While party switching is not uncommon, the data shows a definite reversal from the period while Trump was in office, when Democrats enjoyed a slight edge in the number of party switchers nationwide.
But over the last year, about 430,000 voters in those states shifted to the Republican Party, compared with about 240,000 who became Democrats. In another 12 states — including the electoral battlegrounds of Texas, Ohio and Virginia — L2 estimates each voter’s party affiliation using records of voting in primary elections or statistical modeling. Those estimates, based on information such as demographics, local voting patterns and registered voter surveys, suggest that the same pattern is playing out in these states, too, with roughly two-thirds of voters whose affiliations changed in the past year moving toward the Republican Party.
The migration of hundreds of thousands of voters, a small portion of the overall U.S. electorate, does not ensure widespread Republican success in the November midterm elections, which will determine control of Congress and dozens of governorships. Democrats are hoping the Supreme Court’s decision earlier this summer to overrule Roe v. Wade will energize supporters, particularly in the suburbs, ahead of the midterms.
Still, the details about party switchers present a warning for Democrats who were already concerned about the macro effects shaping the political landscape this fall.
Roughly four months before Election Day, Democrats have no clear strategy to address Biden’s weak popularity and voters’ overwhelming fear that the country is headed in the wrong direction with their party in charge. And while Republicans have offered few policy solutions of their own, the GOP has been working effectively to capitalize on the Democrats’ shortcomings.
Republicans benefited last year as suburban parents grew increasingly frustrated by prolonged pandemic-related school closures. And as inflation intensified more recently, the Republican National Committee has been hosting voter registration events at gas stations in suburban areas across swing states like Arizona, Michigan, Nevada and Pennsylvania to link the Biden administration to record-high gas prices. The GOP has also linked the Democratic president to an ongoing baby formula shortage.
“Biden and Democrats are woefully out of touch with the American people, and that’s why voters are flocking to the Republican Party in droves,” RNC Chair Ronna McDaniel told the AP. She predicted that “American suburbs will trend red for cycles to come” because of “Biden’s gas hike, the open border crisis, baby formula shortage and rising crime.”
The Democratic National Committee declined to comment when asked about the recent surge in voters switching to the GOP.
And while Republican officials are quick to take credit for the shift, the phenomenon gained momentum shortly after Trump left the White House. Still, the specific reason or reasons for the shift remain unclear.
At least some of the newly registered Republicans are actually Democrats who crossed over to vote against Trump-backed candidates in GOP primaries. Such voters are likely to vote Democratic again this November.
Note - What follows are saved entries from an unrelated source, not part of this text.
`config.mk`:
```
export PLATFORM = sky130hd
export DESIGN_NAME = fcmp_flag_unit
export DESIGN_NICKNAME = d
export VERILOG_FILES = /design/src/rtl/fcmp_pkg.sv /design/src/rtl/fcmp_classify.sv /design/src/rtl/fcmp_ctrl.sv /design/src/rtl/fcmp_datapath.sv /design/src/rtl/fcmp_flag_unit.sv
export SDC_FILE = /design/constraint.sdc
export NUM_CORES = 1
export LEC_CHECK = 0
export ABC_AREA = 1
export ABC_CLOCK_PERIOD_IN_PS = 2100
export BUFFER_PORTS_ARGS = -buffer_cell sky130_fd_sc_hd__buf_2
export CAP_MARGIN = 25
export CORE_UTILIZATION = 53
export CTS_BUF_LIST = sky130_fd_sc_hd__clkbuf_4 sky130_fd_sc_hd__clkbuf_8 sky130_fd_sc_hd__clkbuf_16
export DETAILED_ROUTE_END_ITERATION = 6
export HOLD_SLACK_MARGIN = 0.12
export PLACE_DENSITY_LB_ADDON = 0.15
export SYNTH_ARGS = -nofsm -noshare
export SYNTH_HDL_FRONTEND = slang
export SYNTH_HIERARCHICAL = 1
export SYNTH_SLANG_ARGS = --single-unit
```
`constraint.sdc`:
```
create_clock -name clk -period 2.1 [get_ports clk]
set_input_delay 0.21 -clock clk [delete_from_list [all_inputs] [get_ports clk]]
set_output_delay 0.21 -clock clk [all_outputs]
set_load 0.02 [all_outputs]
```
`src/rtl/fcmp_pkg.sv`:
```
package fcmp_pkg;
  localparam int SP_EXP_W = 8;
  localparam int SP_MAN_W = 23;
  localparam int DP_EXP_W = 11;
  localparam int DP_MAN_W = 52;
  localparam int STAT_W   = 32;

  localparam logic [3:0] NZCV_UNORD = 4'b0011;
  localparam logic [3:0] NZCV_EQ    = 4'b0110;
  localparam logic [3:0] NZCV_LT    = 4'b1000;
  localparam logic [3:0] NZCV_GT    = 4'b0010;

  typedef struct packed {
    logic loadFlags;
    logic mergeStat;
    logic writeStat;
  } fcmpStrobes_t;
endpackage

```
`src/rtl/fcmp_classify.sv`:
```
module fcmp_classify #(
  parameter int EXP_W = 8,
  parameter int MAN_W = 23,
  localparam int W = EXP_W + MAN_W + 1
) (
  input  logic [W-1:0] word,
  output logic         sign,
  output logic         isNan,
  output logic         isSnan,
  output logic         magZero
);
  logic [EXP_W-1:0] expField;
  logic [MAN_W-1:0] manField;

  assign sign     = word[W-1];
  assign expField = word[W-2:MAN_W];
  assign manField = word[MAN_W-1:0];
  assign isNan    = (&expField) && (|manField);
  assign isSnan   = isNan && !manField[MAN_W-1];
  assign magZero  = !(|word[W-2:0]);
endmodule

```
`src/rtl/fcmp_ctrl.sv`:
```
module fcmp_ctrl
  import fcmp_pkg::*;
(
  input  logic         clk,
  input  logic         rstN,
  input  logic         inValid,
  input  logic         statWrEn,
  output fcmpStrobes_t strobes,
  output logic         outValid
);
  always_comb begin
    strobes.loadFlags = inValid;
    strobes.mergeStat = inValid && !statWrEn;
    strobes.writeStat = statWrEn;
  end

  always_ff @(posedge clk or negedge rstN) begin
    if (!rstN) outValid <= 1'b0;
    else       outValid <= inValid;
  end
endmodule

```
`src/rtl/fcmp_datapath.sv`:
```
module fcmp_datapath
  import fcmp_pkg::*;
#(
  parameter int SEXP = SP_EXP_W,
  parameter int SMAN = SP_MAN_W,
  parameter int DEXP = DP_EXP_W,
  parameter int DMAN = DP_MAN_W,
  parameter int SW   = STAT_W,
  localparam int SPW = SEXP + SMAN + 1,
  localparam int DPW = DEXP + DMAN + 1
) (
  input  logic          clk,
  input  logic          rstN,
  input  fcmpStrobes_t  strobes,
  input  logic          isDouble,
  input  logic          sigMode,
  input  logic          cmpZero,
  input  logic [DPW-1:0] opA,
  input  logic [DPW-1:0] opB,
  input  logic [SW-1:0] statWrData,
  output logic [3:0]    flags,
  output logic [SW-1:0] status
);
  logic [DPW-1:0] words [2];
  logic [1:0] spSign, spNan, spSnan, spZero;
  logic [1:0] dpSign, dpNan, dpSnan, dpZero;
  logic [1:0] sgn, nan, snan, zero;

  always_comb begin
    words[0] = isDouble ? opA : {{(DPW-SPW){1'b0}}, opA[SPW-1:0]};
    if (cmpZero)       words[1] = '0;
    else if (isDouble) words[1] = opB;
    else               words[1] = {{(DPW-SPW){1'b0}}, opB[SPW-1:0]};
  end

  for (genvar g = 0; g < 2; g++) begin : g_opnd
    fcmp_classify #(.EXP_W(SEXP), .MAN_W(SMAN)) u_sp (
      .word(words[g][SPW-1:0]), .sign(spSign[g]), .isNan(spNan[g]),
      .isSnan(spSnan[g]), .magZero(spZero[g]));
    fcmp_classify #(.EXP_W(DEXP), .MAN_W(DMAN)) u_dp (
      .word(words[g]), .sign(dpSign[g]), .isNan(dpNan[g]),
      .isSnan(dpSnan[g]), .magZero(dpZero[g]));
    assign sgn[g]  = isDouble ? dpSign[g] : spSign[g];
    assign nan[g]  = isDouble ? dpNan[g]  : spNan[g];
    assign snan[g] = isDouble ? dpSnan[g] : spSnan[g];
    assign zero[g] = isDouble ? dpZero[g] : spZero[g];
  end

  logic [3:0] nzcvNext;
  logic       invRaise;
  logic       aLess;

  always_comb begin
    invRaise = sigMode ? (|nan) : (|snan);
    aLess    = (words[0] < words[1]) ^ sgn[0];
    if (|nan)
      nzcvNext = NZCV_UNORD;
    else if ((words[0] == words[1]) || (&zero))
      nzcvNext = NZCV_EQ;
    else if (sgn[0] != sgn[1])
      nzcvNext = sgn[0] ? NZCV_LT : NZCV_GT;
    else
      nzcvNext = aLess ? NZCV_LT : NZCV_GT;
  end

  always_ff @(posedge clk or negedge rstN) begin
    if (!rstN) begin
      flags  <= '0;
      status <= '0;
    end else begin
      if (strobes.loadFlags) flags <= nzcvNext;
      if (strobes.writeStat)
        status <= statWrData;
      else if (strobes.mergeStat)
        status <= {nzcvNext, status[SW-5:1], status[0] | invRaise};
    end
  end
endmodule

```
`src/rtl/fcmp_flag_unit.sv`:
```
module fcmp_flag_unit
  import fcmp_pkg::*;
(
  input  logic        clk,
  input  logic        rstN,
  input  logic        inValid,
  input  logic        isDouble,
  input  logic        sigMode,
  input  logic        cmpZero,
  input  logic [63:0] opA,
  input  logic [63:0] opB,
  input  logic        statWrEn,
  input  logic [31:0] statWrData,
  output logic        outValid,
  output logic [3:0]  flags,
  output logic        invalidOp,
  output logic [31:0] status
);
  fcmpStrobes_t strobes;

  fcmp_ctrl u_ctrl (
    .clk(clk), .rstN(rstN), .inValid(inValid), .statWrEn(statWrEn),
    .strobes(strobes), .outValid(outValid));

  fcmp_datapath u_dp (
    .clk(clk), .rstN(rstN), .strobes(strobes), .isDouble(isDouble),
    .sigMode(sigMode), .cmpZero(cmpZero), .opA(opA), .opB(opB),
    .statWrData(statWrData), .flags(flags), .status(status));

  assign invalidOp = status[0];
endmodule

```
Word-level counts from Yosys, hierarchy flattened:

Cells that the tools add are included.
Widths: inputs -> output; s select.

* bits in registers: 37
* input bits: 167
* logic and storage cells: 63

* magnitude comparators: 1
* equality and inequality tests: 2
* multiplexer cells: 19
* bitwise gates (word level): 2
* reductions and logical operators: 35

Operators by type and width (number)
* $mux 64: 3
* $reduce_or 63->1: 2
* $reduce_or 52->1: 2
* $eq 64x64->1: 1
* $lt 64x64->1: 1
* $mux 32: 2
* $reduce_or 31->1: 2
* $reduce_or 23->1: 2
* $reduce_and 11->1: 2
* $mux 4: 5
* $reduce_and 8->1: 2
* $logic_and 1x1->1: 9
* $logic_not 1->1: 9
* $mux 1: 9
* $reduce_or 2->1: 2
* $reduce_and 2->1: 1
* $reduce_bool 2->1: 1
* $logic_or 1x1->1: 1
* $ne 1x1->1: 1
* $or 1x1->1: 1
* $xor 1x1->1: 1

Longest topological paths before layout:

Gate-level depths: netlist of run 1.

* depth in word-level cells: 11
* depth in mapped cells: 21

Modules after synthesis:

The synthesis of run 1 kept the hierarchy.

By module, submodules not included
* fcmp_datapath: instances 1, cells an instance 558, area each 3819.9 um^2
* fcmp_classify (u_dp.g_opnd[0].u_dp ...): instances 2, cells an instance 64, area each 266.5 um^2
* fcmp_classify (u_dp.g_opnd[0].u_sp ...): instances 2, cells an instance 33, area each 138.9 um^2
* fcmp_ctrl: instances 1, cells an instance 5, area each 50.0 um^2
* fcmp_flag_unit: instances 1, cells an instance 1, area each 7.5 um^2

Worst setup path after synthesis of run 1:

No wires, ideal clock.

* kind: input-to-reg
* start point: input isDouble
* end point: register u_dp.status[29]
* arrival time: 2.052 ns
* slack: -0.074 ns
* cell stages on the path: 21
* cell sequence: buf_6 -> inv_2 -> nor2_1 -> buf_2 -> nand2_1 -> inv_1 -> nor2_1 -> nand2_1 -> nor2_1 -> nand2_1 -> nor2_1 -> nand2_1 -> nand2_1 -> inv_1 -> or3_4 -> nand2_4 -> inv_2 -> nor2_4 -> nand3_2 -> nand2_1 -> nand2_1

RTL lines
* start: declaration: line fcmp_flag_unit.sv:7 `input logic isDouble,`
* end signal: assignment: line fcmp_datapath.sv:73 `status <= statWrData;`
* end signal: assignment: line fcmp_datapath.sv:75 `status <= {nzcvNext, status[SW-5:1], status[0] | invRaise};`
* end: declaration: line fcmp_datapath.sv:22 `output logic [SW-1:0] status`

Worst setup path in the final report of run 1:

* start point: input cmpZero
* end point: register u_dp.status[29]

* cells in the longest elaborated chain, start to end: 10
* elaborated cells on any way between the ends: 27
* classes of those cells: order compare (1); eq/ne (2); mux (10); bitwise (1); reduce/logical (13)

RTL lines
* start: declaration: line fcmp_flag_unit.sv:9 `input logic cmpZero,`
* $mux 64 *: line fcmp_datapath.sv:31 `if (cmpZero) words[1] = '0;`
* parallel branches: the longest is 6 deep, another holds $lt 64x64->1
* $mux 4 *: line fcmp_datapath.sv:56 `if (|nan)`
* $mux 32 *: line fcmp_datapath.sv:74 `else if (strobes.mergeStat)`
* $mux 32 *: line fcmp_datapath.sv:72 `if (strobes.writeStat)`

Mark *: on every way between the ends. The select of a mux whose other input is x is not followed.
A chain may end at the register's enable or synchronous reset.

==> results.toml, run 1 <==
[placement]
gp_congestion = 0.923
io_buffers = 204
dp_cells = 1118
hpwl_um = 11000

[worst_setup_path]
critical_path_required_ns = 2.27
cp.arrival_ns = 2.22
critical-path-top-delay-family = "simple AND/OR/NAND/NOR gates"
ff2ff_path_depth = 2
cpPeakStageDelay_ns = 0.29
cp_common_cell = "nand2_1"
endpoint_kind = "flop"
startpoint = "cmpZero"
critPathSlowestCell = "ha_1"
crit_path_start_kind = "primary input"
rrSetupSlack_ns = 1.32
worstPathMaxFanout = 16
path_class = "in2reg"
cp_num_buf_inv = 4
rr_startpoint = "u_dp/status[31]"
path_cells = "buf_2 -> nor2_4 -> buf_12 -> buf_4 -> nand2_1 -> ha_1 -> nand2_1 -> inv_1 -> nand4_1 -> nor2_2 -> and2_4 -> nand2_1 -> nand3_1 -> nand3_2 -> nand2_1 -> nand2_1"
timing.rr.end = "u_dp/status[31]"

[logic_synthesis]
synth_nets = 989
synth_cells = 758
ys_seq_elements = 37
synth_area_per_cell_um2 = 6.19
synthTopCellsByCount = "235 x nand2_1, 134 x nor2_1, 132 x inv_1"
synth_top_area_share_pct = 19.7
netlist_area_um2 = 4690
yosysSeqAreaShare_pct = 19.7
ys.flop_type = "dfrtp_1"
yosys-top-cells-area = "dfrtp_1 20%, nand2_1 19%, ha_1 17%, nor2_1 11%, inv_1 11%"
synth_edf_count = 0
ys_types = 36
synth.most_common_cell = "nand2_1"
yosysTopAreaCell = "dfrtp_1"
async_reset_ff_share_pct = 100
yosys_warnings = 6

[final_layout]
seqCellArea_um2 = 926
antenna_cells = 0
nNetsFinal = 1254
finalNonFillerCells = 1129
syn_to_final_growth_pct = 39.2
drive_gt1_share_pct = 34.2
fillers = 671
multi_input_area_um2 = 3210

[outcome]
status = "completed"

[die]
rows = 33
fp.dieH_um = 96.1
start_util_pct = 55.9
core_area_um2 = 8380
die_w_um = 96.1
dieArea_um2 = 9230
ios = 205

[sta]
fin_worst_skew_ns = 0
period_share_pct = 97.6
worstMarginPinSlew_ns = 0.803
slew_headroom_pct = 46.5
hold_viol = 0
clock.fmax_mhz = 488
tns_ns = 0
layout_min_cycle_time_ns = 2.05
rsz0062_at_grt = "yes"
setup_violations = 0
finalMaxSlewViolations = 0

[clocking]
h-tree-depth = 2
cts_setup_buffers = 0
cts_buffer_depth = 2
clock_latency_ns = 0.28
cts_tree = "built"
root_buffer = "clkbuf_8"
clock-sinks = 37
path_clk_slew_ns = 0.07
cts_buffers = 5

[route]
viasPerCell = 4.78
dr.pass1.iters = 5
vias = 5402
finalWirelength_um = 13000
drt_iter0_markers = 195
wire_per_inst_um = 11.5
route.detailed.drc = 0
antenna_left = 0

[global_routing]
grt.total_usage_pct = 27.7
antenna_found_initial = 0
grt_pass1_wl_um = 20200
overflow = 0
grt_max_degree = 38
grt_pass1_vias = 4932

[job]
cap_violations = 0

[min_path]
holdPathEnd = "u_dp/status[22]"
min_path_cells = 2
hp-start = "statWrData[22]"
min-delay-path-class = "in2reg"

[power_and_ir_drop]
ir_worst_vdd_mv = 0.315
power_density_nw_per_um2 = 380
power_leakage_nw = 4.14
routing by layer:
metal  GRT usage [%]  up-vias  wire length, um
met5               0        -                0
met4            5.10        0              223
met3            3.79       23              846
met2            53.3      175             6460
met1            32.5     2324             5480
li1                -     2880                -
sequential cells by signal, summed over array words and instances, names as in the netlist:
name             flops
u_dp/flags           4
u_dp/status         32
u_ctrl/outValid      1
cell type report:
class | count | share of cell area (%)
well taps | 105 | 2.01
flip-flops and latches | 37 | 14.2
clock buffers | 6 | 1.27
multi-input cells | 566 | 49.1
inverters | 134 | 7.75
clock inverters | 2 | 0.211
repair buffers | 279 | 25.4
kinds of logic (layout without fill, tap and decap cells):
group                    Yosys count  after routing  synth area share, %
AO/OA/AOI/OAI                     42             42                 5.18
adder cells (fa/ha/maj)           64             64                 17.1
buffers and inverters            155            421                 13.3
flip-flops                        37             37                 19.7
multiplexers                      28             28                 6.70
AND/OR/NAND/NOR                  432            432                 38.0
cell usage in the layout (no fill, tap or decap), types with 3 or more instances in the layout:
cell and n:
buf_12 4, a22oi_1 4, clkbuf_8 6, buf_2 203
ha_1 64, nand2_2 9, nand4_1 21, inv_1 131
nor2_2 15, a21oi_1 22, nor4_1 6, mux2_2 27
nand3_1 12, o21ai_0 4, nor3_1 4, a21o_1 3
nand2_1 227, buf_4 69, dfrtp_1 37, nor2_1 124
repair_timing:
item	in CTS	in global routing
resized for setup	0	21
hold endpoints to repair	38	0
setup endpoints to repair	0	9
hold buffers	2	0
metrics by stage:
stage / area, um^2 / worst slack [ns] / total power, mW / hold slack, ns / util, %
floorplan: 4720 / 0.00172 / 1.48 / -0.0856 / -
global placement: 6320 / -0.244 / 1.92 / 0.329 / 75.4
detailed placement: 6320 / -0.270 / 1.95 / 0.336 / 75.4
CTS: 6440 / 0.0257 / 2.47 / 0.146 / 76.8
global route: 6530 / -0.0974 / 2.68 / 0.143 / 77.8
finish: 6530 / 0.0496 / 2.48 / 0.151 / 77.8
where the power goes:
group          internal (mW)  switching, mW
logic                  0.524          0.629
registers              0.783         0.0349
clock network          0.266          0.242
total                   1.57          0.906
worst max-delay path by stage:
stage,to,depth (start not counted)
final,u_dp/status[29],16
after global routing,u_dp/flags[1],20
after CTS,u_dp/flags[1],20
after detailed placement,u_dp/status[29],20
after global placement,u_dp/status[31],14
after floorplan,u_dp/status[29],21
Power figures use the tool's default switching activity.
==> run 2, diff against run 1 <==
--- a/config.mk
+++ b/config.mk
@@ -14,6 +14,7 @@
 export DETAILED_ROUTE_END_ITERATION = 6
 export HOLD_SLACK_MARGIN = 0.12
 export PLACE_DENSITY_LB_ADDON = 0.15
+export SETUP_SLACK_MARGIN = 0.05
 export SYNTH_ARGS = -nofsm -noshare
 export SYNTH_HDL_FRONTEND = slang
 export SYNTH_HIERARCHICAL = 1
==> run 2 against run 1 <==
  * Routed wire length increased by 11%
  * Final cell count is 0.44% higher
  * Largest power group unchanged
  * Worst setup slack worse by 0.029 ns
  * Hold slack got worse by 0.0037 ns
==> results.toml, run 2 (synthesis results as in run 1) <==
[final_layout]
multi_input_area_um2 = 3310
seqCellArea_um2 = 926
final_cell_mix = "210 x nand2_1, 202 x buf_2, 127 x inv_1"
largest_reg_flops = 32
reg.largest.list = "u_dp/status (32), u_dp/flags (4), u_ctrl/outValid (1)"
fillers = 623
postLayoutCellArea_um2 = 6720
final_common_cell = "nand2_1"
syn_to_final_growth_pct = 43.3
regMostFlops = "u_dp/status"
antenna_cells = 0
drive_gt1_share_pct = 37.1
nNetsFinal = 1259

[sta]
setup_violations = 0
finalMaxSlewViolations = 0
layout_min_cycle_time_ns = 2.08
clock.fmax_mhz = 481
rsz0062_at_grt = "yes"
fin_ws_ns = 0.0210
hold_ws_ns = 0.148
worstMarginPinSlew_ns = 0.806
fin_worst_skew_ns = 0
slew_headroom_pct = 46.3
hold_viol = 0
period_share_pct = 99.0

[worst_setup_path]
path_cells = "buf_12 -> inv_8 -> nor2_4 -> clkbuf_16 -> nand2_4 -> buf_4 -> inv_2 -> nand4_1 -> or2_0 -> nor2_1 -> nand2_2 -> buf_6 -> nor2_4 -> nor3_2 -> o31ai_2 -> nand2_1 -> a22oi_2"
worstPathMaxFanout = 6
cp_num_buf_inv = 6
startpoint = "isDouble"
cp.arrival_ns = 2.29
cpPeakStageDelay_ns = 0.25
critPathSlowestCell = "o31ai_2"
endpoint_kind = "flop"
critical_path_required_ns = 2.31
rr_startpoint = "u_dp/status[29]"
crit_path_start_kind = "primary input"
critical-path-top-delay-family = "simple AND/OR/NAND/NOR gates"
cp_common_cell = "nor2_4"
path_class = "in2reg"

[die]
dieArea_um2 = 9230
rows = 33
start_util_pct = 55.9
die_w_um = 96.1
core_area_um2 = 8380
fp.dieH_um = 96.1
ios = 205

[power_and_ir_drop]
power_density_nw_per_um2 = 381
power_leakage_nw = 4.19
total_power_mw = 2.56
ir_worst_vdd_mv = 0.268

[route]
vias = 5675
finalWirelength_um = 14500
wire_per_inst_um = 12.8
dr.pass1.iters = 5
viasPerCell = 5.00
route.detailed.drc = 0
drt_iter0_markers = 236
antenna_left = 0

[job]
cap_violations = 0

[outcome]
status = "completed"

[clocking]
cts_buffers = 5
path_clk_slew_ns = 0.08
clock-sinks = 37
clock_latency_ns = 0.29
cts_buffer_depth = 2
root_buffer = "clkbuf_8"
h-tree-depth = 2
cts_tree = "built"

[global_routing]
grt_pass1_vias = 5393
grt_pass1_wl_um = 22200
grt_max_degree = 38
antenna_found_initial = 0
grt.total_usage_pct = 30.5
overflow = 0

[placement]
hpwl_um = 11800
gp_congestion = 0.872
io_buffers = 204
placed_area_um2 = 6350
dpl_worst_slack_ns = -0.296

[min_path]
hp-start = "statWrData[12]"
min-delay-path-class = "in2reg"
## run 2: cell count changes in the layout (fill, tap and decap cells not counted), sizes merged
| cell | change |
|---|---|
| buf | +5 |
## run 2: stage by stage
step,std cells,setup TNS [ns],utilization (%)
after floorplan,758,0,-
after global placement,1120,-1.55,75.8
after detailed placement,1120,-2.17,75.8
after CTS,1131,0,77.7
after global routing,1134,-0.300,80.2
final,1134,0,80.2
## run 2: worst paths after layout
check	endpoint	slack, ns	cells past startpoint
setup / recovery	u_dp/status[0]	0.02	17
hold / removal	u_dp/status[12]	0.15	2
setup reg to reg	u_dp/status[29]	1.28	2
hold reg to reg	u_dp/flags[3]	0.49	2
max in group asynchronous	u_dp/status[29]	1.03	2
min in group asynchronous	u_dp/status[21]	0.55	2
## run 2: power breakdown
part           internal, mW  switching, mW  total [mW]
clock network         0.266          0.259       0.525
registers             0.782         0.0353       0.818
logic                 0.550          0.666        1.22
## run 2: timing repair
| item | in CTS | in global routing |
|---|---|---|
| pin swaps | 8 | 28 |
| endpoints found under the setup margin | 5 | 9 |
| resized for setup | 8 | 45 |
| hold buffers | 2 | 0 |
| cloned | 1 | 2 |
| hold endpoints to repair | 38 | 0 |
| buffers inserted | 0 | 1 |
## run 2: area by class of cell
type | count | area share (%)
multi-input cells | 566 | 49.3
repair buffers | 284 | 25.9
flip-flops and latches | 37 | 13.8
inverters | 134 | 7.67
well taps | 105 | 1.95
clock buffers | 6 | 1.23
clock inverters | 2 | 0.205
## run 2: metal layers
metal	track usage [%]	vias to the layer above	wire length, um
met3	5.13	38	818
li1	-	2902	-
met1	32.5	2529	5730
met4	9.58	0	402
met2	60.1	206	7530
met5	0	-	0
## run 2: worst reg2reg max path, cell delays in order (launching register included)
cell	delay [ns]
dfrtp_1	0.39
a22oi_1	0.23
nand2_1	0.08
But the scope and breadth of the party switching suggests something bigger at play.
Over the last year, nearly every state where voter registration records are available — even those without high-profile Republican primaries — moved in the same direction as voters by the thousands became Republicans.
In Iowa, Democrats used to hold the advantage in party changers by a 2-to-1 margin. That’s flipped over the last year, with Republicans ahead by a similar amount.
In Florida, Republicans captured 58 percent of party switchers during those last years of the Trump era. Now, over the last year, they command 71 percent. And in Pennsylvania, the Republicans went from 58% to 63% of party changers.
The current advantage for Republicans among party changers is playing out with particular ferocity in the nation’s suburbs.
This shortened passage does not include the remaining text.